▶ **Work instructions**:
Every line in the entries that holds "kept" should be identified and copied.

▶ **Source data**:
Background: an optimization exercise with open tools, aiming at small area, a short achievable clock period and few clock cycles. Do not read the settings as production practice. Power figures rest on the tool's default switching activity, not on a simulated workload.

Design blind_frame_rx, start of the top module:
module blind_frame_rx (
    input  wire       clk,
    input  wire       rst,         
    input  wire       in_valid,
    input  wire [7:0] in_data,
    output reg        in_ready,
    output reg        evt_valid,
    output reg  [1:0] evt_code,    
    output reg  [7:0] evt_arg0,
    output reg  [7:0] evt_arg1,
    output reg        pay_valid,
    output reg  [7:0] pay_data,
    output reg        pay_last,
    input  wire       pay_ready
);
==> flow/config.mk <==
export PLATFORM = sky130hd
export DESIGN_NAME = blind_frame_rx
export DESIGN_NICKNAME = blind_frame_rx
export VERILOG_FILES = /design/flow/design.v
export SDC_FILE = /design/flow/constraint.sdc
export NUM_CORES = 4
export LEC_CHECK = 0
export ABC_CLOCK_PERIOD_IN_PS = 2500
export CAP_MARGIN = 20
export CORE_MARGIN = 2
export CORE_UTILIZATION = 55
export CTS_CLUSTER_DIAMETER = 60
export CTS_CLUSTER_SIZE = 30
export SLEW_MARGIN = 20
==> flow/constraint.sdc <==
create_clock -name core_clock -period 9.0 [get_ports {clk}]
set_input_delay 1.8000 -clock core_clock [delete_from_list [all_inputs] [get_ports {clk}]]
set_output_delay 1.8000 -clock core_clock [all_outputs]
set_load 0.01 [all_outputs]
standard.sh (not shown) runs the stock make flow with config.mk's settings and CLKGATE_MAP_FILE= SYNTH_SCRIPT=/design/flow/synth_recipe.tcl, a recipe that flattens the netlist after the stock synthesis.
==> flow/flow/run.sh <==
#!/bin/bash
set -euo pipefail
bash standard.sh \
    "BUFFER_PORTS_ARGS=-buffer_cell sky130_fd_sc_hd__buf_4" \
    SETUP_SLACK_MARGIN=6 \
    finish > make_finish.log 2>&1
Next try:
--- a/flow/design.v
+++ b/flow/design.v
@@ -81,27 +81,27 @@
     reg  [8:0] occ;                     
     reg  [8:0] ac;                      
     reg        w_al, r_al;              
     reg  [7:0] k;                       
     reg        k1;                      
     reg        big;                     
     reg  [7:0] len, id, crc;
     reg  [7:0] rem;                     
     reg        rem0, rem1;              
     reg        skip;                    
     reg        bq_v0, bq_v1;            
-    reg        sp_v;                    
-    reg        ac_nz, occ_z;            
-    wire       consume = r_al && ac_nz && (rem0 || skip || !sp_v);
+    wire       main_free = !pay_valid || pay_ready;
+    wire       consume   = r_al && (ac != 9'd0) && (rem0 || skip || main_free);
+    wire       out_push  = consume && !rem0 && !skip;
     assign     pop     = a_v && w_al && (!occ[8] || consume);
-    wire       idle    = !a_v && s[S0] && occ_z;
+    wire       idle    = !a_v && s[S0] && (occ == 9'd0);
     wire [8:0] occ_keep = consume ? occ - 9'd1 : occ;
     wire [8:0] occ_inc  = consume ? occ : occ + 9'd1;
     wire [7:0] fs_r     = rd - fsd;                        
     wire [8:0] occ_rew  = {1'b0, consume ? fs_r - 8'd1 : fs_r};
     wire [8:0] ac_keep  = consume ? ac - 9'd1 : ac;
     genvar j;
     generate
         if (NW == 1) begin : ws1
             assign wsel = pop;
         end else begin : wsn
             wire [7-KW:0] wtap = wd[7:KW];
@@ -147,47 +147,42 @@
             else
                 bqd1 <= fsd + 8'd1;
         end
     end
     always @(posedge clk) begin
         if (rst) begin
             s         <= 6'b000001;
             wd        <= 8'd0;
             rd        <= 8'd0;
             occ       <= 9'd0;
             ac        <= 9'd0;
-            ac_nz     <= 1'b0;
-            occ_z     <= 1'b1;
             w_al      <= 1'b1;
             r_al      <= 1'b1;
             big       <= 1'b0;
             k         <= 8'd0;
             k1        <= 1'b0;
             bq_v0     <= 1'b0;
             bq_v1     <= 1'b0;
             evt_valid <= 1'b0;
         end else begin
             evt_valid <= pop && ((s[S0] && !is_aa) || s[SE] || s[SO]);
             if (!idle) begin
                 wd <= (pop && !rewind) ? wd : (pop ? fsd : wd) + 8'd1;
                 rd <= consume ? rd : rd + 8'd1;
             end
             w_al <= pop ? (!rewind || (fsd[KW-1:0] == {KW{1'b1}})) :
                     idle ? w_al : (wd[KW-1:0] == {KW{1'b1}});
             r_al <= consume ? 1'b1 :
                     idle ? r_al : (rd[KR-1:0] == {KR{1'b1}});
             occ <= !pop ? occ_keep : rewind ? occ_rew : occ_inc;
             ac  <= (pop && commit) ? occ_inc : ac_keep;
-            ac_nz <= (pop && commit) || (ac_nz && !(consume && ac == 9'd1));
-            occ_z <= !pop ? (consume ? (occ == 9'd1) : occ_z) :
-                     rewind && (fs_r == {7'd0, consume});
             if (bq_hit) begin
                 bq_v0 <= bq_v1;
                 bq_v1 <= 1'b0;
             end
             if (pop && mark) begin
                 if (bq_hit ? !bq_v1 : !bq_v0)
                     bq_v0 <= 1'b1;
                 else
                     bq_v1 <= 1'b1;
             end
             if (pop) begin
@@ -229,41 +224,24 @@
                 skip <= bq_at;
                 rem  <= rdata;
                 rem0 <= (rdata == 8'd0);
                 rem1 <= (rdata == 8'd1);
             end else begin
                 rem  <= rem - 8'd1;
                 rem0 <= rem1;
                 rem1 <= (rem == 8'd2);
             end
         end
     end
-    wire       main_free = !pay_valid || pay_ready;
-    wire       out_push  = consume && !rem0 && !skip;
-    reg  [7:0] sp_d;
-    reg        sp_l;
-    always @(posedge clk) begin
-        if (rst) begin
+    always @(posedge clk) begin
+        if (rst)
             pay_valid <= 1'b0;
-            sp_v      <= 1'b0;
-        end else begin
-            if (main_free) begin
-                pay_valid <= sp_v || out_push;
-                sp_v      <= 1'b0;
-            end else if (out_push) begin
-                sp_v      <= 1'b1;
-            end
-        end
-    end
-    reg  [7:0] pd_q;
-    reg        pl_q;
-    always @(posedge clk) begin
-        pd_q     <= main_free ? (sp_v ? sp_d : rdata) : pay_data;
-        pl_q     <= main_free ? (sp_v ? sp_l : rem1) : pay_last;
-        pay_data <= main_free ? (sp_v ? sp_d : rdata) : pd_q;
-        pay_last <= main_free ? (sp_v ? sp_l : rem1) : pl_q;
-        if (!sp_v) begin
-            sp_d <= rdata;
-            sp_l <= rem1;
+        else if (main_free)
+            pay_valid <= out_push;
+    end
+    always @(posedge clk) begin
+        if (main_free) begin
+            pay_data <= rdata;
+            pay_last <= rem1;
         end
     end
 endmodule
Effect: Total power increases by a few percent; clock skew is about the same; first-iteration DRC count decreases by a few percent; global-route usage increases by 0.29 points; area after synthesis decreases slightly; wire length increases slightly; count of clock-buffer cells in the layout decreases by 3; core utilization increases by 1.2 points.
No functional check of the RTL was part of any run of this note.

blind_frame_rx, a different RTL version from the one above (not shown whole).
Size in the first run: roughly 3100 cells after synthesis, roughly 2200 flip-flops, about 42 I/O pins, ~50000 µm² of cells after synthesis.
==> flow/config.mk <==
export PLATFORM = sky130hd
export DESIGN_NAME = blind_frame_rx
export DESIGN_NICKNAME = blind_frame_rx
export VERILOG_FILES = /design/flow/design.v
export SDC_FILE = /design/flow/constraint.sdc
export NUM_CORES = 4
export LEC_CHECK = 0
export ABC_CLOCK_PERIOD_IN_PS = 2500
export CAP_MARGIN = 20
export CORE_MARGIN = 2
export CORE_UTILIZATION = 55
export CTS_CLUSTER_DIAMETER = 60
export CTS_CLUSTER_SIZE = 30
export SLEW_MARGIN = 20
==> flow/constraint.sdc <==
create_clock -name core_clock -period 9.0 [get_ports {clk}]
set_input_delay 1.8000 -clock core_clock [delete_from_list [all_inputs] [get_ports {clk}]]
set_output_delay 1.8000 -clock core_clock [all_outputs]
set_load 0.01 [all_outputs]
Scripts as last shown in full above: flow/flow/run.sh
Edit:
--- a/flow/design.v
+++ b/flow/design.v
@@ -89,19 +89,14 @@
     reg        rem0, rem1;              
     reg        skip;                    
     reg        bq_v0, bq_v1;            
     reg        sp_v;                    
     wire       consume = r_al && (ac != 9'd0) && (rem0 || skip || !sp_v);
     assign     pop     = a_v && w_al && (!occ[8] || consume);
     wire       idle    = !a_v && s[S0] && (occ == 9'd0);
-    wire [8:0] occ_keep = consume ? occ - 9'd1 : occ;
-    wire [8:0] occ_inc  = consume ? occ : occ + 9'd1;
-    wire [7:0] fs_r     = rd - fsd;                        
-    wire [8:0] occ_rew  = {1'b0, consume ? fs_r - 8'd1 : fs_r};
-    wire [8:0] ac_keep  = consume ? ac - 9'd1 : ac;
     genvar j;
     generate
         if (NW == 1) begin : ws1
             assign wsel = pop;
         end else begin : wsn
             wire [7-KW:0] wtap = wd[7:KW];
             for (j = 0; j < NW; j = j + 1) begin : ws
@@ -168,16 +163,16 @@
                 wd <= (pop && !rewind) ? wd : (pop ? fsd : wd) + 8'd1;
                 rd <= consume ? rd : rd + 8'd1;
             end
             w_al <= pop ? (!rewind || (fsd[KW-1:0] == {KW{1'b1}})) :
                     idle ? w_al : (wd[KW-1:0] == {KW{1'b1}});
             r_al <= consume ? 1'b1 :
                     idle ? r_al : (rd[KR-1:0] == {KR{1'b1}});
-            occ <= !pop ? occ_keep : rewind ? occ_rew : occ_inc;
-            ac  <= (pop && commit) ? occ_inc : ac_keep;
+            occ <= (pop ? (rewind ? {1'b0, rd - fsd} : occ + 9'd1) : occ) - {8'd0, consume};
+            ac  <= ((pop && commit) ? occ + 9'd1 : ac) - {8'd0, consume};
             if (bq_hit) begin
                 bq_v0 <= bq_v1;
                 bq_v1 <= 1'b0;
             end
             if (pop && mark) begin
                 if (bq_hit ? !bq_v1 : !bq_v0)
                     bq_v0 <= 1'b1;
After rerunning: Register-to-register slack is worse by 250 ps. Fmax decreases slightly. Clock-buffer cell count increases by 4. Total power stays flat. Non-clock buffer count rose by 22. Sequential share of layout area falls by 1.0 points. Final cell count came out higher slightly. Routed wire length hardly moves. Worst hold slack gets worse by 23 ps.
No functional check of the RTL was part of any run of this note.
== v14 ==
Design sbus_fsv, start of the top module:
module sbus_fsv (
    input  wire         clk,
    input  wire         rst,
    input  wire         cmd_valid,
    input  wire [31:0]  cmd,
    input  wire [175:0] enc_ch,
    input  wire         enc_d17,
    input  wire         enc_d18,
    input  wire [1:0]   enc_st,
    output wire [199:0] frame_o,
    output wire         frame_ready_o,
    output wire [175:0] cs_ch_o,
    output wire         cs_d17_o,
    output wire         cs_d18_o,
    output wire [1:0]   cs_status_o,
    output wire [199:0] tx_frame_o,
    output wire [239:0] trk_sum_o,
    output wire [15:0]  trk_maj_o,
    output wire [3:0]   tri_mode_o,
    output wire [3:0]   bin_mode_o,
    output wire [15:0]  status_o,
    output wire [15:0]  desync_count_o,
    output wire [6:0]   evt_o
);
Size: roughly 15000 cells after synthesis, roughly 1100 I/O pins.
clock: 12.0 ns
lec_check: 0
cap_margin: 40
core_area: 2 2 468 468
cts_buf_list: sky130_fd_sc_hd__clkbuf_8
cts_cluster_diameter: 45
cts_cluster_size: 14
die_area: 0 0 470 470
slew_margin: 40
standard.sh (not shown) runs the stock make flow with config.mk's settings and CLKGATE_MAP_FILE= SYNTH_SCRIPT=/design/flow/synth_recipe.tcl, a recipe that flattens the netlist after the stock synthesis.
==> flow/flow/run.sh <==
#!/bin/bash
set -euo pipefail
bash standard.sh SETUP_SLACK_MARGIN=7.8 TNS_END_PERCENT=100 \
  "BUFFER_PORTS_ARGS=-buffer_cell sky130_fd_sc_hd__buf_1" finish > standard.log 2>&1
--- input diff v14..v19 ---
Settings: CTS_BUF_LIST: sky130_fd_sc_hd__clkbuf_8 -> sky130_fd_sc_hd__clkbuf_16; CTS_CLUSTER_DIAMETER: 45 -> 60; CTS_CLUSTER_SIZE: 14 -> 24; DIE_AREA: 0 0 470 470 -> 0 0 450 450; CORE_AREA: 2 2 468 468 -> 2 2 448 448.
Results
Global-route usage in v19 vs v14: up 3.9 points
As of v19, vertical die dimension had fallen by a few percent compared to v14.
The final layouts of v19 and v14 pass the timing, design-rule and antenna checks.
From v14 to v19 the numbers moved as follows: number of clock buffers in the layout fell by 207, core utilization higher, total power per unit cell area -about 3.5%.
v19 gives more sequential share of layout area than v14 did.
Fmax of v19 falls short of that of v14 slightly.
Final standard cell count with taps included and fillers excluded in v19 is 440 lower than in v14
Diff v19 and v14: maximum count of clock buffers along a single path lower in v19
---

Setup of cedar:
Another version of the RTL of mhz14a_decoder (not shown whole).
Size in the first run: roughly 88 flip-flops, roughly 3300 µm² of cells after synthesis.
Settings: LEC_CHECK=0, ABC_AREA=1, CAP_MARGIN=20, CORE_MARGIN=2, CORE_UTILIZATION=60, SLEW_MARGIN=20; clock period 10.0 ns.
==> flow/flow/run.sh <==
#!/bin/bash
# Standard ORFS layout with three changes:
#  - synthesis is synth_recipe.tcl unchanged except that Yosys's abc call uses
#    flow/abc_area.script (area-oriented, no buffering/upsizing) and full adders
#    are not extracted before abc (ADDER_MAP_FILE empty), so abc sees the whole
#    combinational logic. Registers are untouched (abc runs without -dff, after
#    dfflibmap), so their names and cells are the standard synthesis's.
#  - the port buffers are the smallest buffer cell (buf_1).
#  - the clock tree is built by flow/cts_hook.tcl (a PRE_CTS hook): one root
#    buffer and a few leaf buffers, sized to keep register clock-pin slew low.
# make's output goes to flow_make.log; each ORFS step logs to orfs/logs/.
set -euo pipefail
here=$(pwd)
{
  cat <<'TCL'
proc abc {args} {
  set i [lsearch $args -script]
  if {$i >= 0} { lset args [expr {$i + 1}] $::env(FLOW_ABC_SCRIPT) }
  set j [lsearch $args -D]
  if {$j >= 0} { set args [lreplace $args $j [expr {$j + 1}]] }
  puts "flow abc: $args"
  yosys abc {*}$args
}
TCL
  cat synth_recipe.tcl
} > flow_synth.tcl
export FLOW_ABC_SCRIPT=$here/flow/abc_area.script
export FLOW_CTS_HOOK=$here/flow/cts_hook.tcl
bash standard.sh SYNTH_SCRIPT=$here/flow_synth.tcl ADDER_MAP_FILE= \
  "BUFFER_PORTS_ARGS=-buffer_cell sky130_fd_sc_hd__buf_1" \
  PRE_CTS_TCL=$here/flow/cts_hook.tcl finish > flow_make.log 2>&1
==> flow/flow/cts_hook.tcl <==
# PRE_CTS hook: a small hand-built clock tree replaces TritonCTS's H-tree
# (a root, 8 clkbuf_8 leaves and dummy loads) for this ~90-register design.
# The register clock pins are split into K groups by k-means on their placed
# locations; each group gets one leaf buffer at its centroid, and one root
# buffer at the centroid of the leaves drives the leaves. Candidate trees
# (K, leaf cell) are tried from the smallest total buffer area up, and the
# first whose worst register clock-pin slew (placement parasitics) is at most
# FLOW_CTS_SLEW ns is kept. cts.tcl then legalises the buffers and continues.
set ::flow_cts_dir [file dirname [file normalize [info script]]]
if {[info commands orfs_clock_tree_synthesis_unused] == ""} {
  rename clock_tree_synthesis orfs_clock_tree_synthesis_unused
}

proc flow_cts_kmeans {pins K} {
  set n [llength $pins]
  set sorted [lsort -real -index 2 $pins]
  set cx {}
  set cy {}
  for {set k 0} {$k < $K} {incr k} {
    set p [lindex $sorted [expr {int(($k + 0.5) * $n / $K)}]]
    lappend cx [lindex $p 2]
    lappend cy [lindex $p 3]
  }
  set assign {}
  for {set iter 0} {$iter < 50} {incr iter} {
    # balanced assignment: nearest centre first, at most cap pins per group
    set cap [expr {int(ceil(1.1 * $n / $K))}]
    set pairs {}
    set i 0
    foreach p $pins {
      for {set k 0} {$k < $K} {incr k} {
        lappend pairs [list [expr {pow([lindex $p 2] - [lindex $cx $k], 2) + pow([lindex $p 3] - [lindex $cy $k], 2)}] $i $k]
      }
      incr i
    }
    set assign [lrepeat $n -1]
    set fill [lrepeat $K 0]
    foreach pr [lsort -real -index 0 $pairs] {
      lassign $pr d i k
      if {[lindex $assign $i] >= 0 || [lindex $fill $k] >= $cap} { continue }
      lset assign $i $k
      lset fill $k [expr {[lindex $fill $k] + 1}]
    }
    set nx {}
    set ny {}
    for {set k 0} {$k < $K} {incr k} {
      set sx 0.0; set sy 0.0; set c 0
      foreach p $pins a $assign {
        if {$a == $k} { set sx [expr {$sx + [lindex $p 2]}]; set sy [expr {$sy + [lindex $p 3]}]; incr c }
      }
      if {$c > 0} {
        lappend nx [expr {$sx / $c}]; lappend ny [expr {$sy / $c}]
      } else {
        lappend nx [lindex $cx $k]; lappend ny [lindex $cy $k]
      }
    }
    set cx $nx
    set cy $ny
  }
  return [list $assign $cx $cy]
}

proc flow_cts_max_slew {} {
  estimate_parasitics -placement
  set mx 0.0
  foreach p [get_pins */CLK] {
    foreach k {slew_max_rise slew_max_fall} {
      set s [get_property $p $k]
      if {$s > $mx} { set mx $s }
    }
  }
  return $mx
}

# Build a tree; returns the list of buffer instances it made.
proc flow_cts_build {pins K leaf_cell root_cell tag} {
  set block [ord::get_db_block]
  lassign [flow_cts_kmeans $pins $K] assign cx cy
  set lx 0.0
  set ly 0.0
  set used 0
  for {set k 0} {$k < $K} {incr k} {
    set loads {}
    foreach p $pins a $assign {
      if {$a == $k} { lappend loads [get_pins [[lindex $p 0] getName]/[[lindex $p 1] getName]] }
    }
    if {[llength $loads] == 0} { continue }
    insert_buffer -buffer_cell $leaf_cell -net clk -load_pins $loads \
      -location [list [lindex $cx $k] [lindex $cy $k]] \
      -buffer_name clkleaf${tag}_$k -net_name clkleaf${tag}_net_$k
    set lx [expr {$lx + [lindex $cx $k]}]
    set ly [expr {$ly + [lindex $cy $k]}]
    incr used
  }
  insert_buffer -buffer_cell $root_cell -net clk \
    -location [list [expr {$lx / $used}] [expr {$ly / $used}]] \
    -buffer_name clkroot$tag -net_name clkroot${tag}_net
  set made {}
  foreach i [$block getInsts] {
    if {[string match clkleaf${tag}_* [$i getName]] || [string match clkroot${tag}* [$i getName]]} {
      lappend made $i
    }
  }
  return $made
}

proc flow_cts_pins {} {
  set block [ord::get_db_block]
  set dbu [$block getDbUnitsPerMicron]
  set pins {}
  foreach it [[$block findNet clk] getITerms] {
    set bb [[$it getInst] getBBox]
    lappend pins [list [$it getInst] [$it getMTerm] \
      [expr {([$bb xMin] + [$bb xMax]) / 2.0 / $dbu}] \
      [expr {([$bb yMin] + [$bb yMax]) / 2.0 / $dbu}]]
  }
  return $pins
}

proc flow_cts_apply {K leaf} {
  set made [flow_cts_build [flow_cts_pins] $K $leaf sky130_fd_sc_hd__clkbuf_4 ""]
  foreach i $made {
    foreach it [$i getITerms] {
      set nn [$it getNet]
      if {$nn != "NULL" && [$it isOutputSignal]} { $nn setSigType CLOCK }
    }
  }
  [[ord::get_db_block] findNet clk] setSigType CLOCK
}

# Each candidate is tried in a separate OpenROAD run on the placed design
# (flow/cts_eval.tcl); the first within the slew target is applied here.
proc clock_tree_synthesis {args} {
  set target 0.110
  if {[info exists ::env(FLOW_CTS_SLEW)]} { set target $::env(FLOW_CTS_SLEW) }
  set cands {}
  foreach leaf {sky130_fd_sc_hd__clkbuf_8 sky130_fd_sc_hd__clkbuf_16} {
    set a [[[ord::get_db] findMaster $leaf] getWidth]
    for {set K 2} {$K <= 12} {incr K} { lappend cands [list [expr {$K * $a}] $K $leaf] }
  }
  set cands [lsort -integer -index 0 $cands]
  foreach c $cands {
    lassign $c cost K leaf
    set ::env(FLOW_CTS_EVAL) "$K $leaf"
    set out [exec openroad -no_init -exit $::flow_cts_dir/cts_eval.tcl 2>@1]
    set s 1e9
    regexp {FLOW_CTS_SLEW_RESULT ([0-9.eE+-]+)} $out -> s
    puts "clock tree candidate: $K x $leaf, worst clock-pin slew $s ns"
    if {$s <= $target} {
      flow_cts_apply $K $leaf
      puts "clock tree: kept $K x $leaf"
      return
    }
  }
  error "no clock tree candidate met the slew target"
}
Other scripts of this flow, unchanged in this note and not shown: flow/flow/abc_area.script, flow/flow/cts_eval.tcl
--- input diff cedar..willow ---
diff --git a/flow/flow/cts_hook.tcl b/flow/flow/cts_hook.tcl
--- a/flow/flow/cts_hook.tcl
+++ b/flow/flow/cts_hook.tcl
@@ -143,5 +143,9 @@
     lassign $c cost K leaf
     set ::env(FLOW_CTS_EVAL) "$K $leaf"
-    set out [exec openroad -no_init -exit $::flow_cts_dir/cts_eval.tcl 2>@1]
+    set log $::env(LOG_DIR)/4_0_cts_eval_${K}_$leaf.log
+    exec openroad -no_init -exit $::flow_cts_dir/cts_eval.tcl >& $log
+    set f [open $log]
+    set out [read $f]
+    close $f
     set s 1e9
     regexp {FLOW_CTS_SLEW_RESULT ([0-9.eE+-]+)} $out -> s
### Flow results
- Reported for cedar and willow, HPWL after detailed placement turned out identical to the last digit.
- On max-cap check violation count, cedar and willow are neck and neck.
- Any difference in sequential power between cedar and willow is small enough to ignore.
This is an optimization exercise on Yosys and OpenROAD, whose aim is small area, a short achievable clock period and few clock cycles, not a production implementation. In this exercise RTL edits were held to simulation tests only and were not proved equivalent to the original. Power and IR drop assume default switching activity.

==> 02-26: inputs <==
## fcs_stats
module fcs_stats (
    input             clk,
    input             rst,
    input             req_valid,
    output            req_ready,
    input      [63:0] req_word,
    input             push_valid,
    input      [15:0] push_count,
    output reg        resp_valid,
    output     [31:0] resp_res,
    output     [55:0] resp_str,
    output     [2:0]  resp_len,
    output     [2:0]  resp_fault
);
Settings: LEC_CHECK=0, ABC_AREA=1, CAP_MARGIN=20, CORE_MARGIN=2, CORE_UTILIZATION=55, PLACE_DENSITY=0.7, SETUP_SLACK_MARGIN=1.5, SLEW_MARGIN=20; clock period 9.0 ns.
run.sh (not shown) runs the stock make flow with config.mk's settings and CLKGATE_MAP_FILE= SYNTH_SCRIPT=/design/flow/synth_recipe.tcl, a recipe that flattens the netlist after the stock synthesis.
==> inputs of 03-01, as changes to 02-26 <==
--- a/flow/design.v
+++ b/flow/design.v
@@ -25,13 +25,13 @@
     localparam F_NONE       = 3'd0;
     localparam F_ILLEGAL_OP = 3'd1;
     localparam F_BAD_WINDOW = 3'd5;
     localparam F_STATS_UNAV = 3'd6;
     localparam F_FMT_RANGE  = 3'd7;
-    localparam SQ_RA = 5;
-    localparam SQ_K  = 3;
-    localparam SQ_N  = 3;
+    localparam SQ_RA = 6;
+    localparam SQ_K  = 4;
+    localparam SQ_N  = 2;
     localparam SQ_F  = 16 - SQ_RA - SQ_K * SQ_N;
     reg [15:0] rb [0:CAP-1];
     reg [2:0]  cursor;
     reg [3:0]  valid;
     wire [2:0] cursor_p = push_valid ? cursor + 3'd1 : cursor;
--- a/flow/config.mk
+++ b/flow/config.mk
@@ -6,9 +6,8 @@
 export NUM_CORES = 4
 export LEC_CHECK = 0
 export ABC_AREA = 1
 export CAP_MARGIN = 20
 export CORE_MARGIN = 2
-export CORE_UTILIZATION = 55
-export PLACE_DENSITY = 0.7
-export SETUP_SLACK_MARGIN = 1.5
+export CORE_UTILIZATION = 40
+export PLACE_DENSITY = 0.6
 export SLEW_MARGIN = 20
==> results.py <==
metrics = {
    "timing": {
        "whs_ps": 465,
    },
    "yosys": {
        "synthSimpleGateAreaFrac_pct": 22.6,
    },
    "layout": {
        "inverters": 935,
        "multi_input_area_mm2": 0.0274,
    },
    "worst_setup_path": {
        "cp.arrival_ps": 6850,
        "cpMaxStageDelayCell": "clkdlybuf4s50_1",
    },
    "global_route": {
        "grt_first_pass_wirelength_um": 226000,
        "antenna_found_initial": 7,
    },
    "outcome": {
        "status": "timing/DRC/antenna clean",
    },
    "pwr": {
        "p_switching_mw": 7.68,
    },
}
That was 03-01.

▶ **Response box**:
# FLOW_CTS_SLEW ns is kept. cts.tcl then legalises the buffers and continues.
      puts "clock tree: kept $K x $leaf"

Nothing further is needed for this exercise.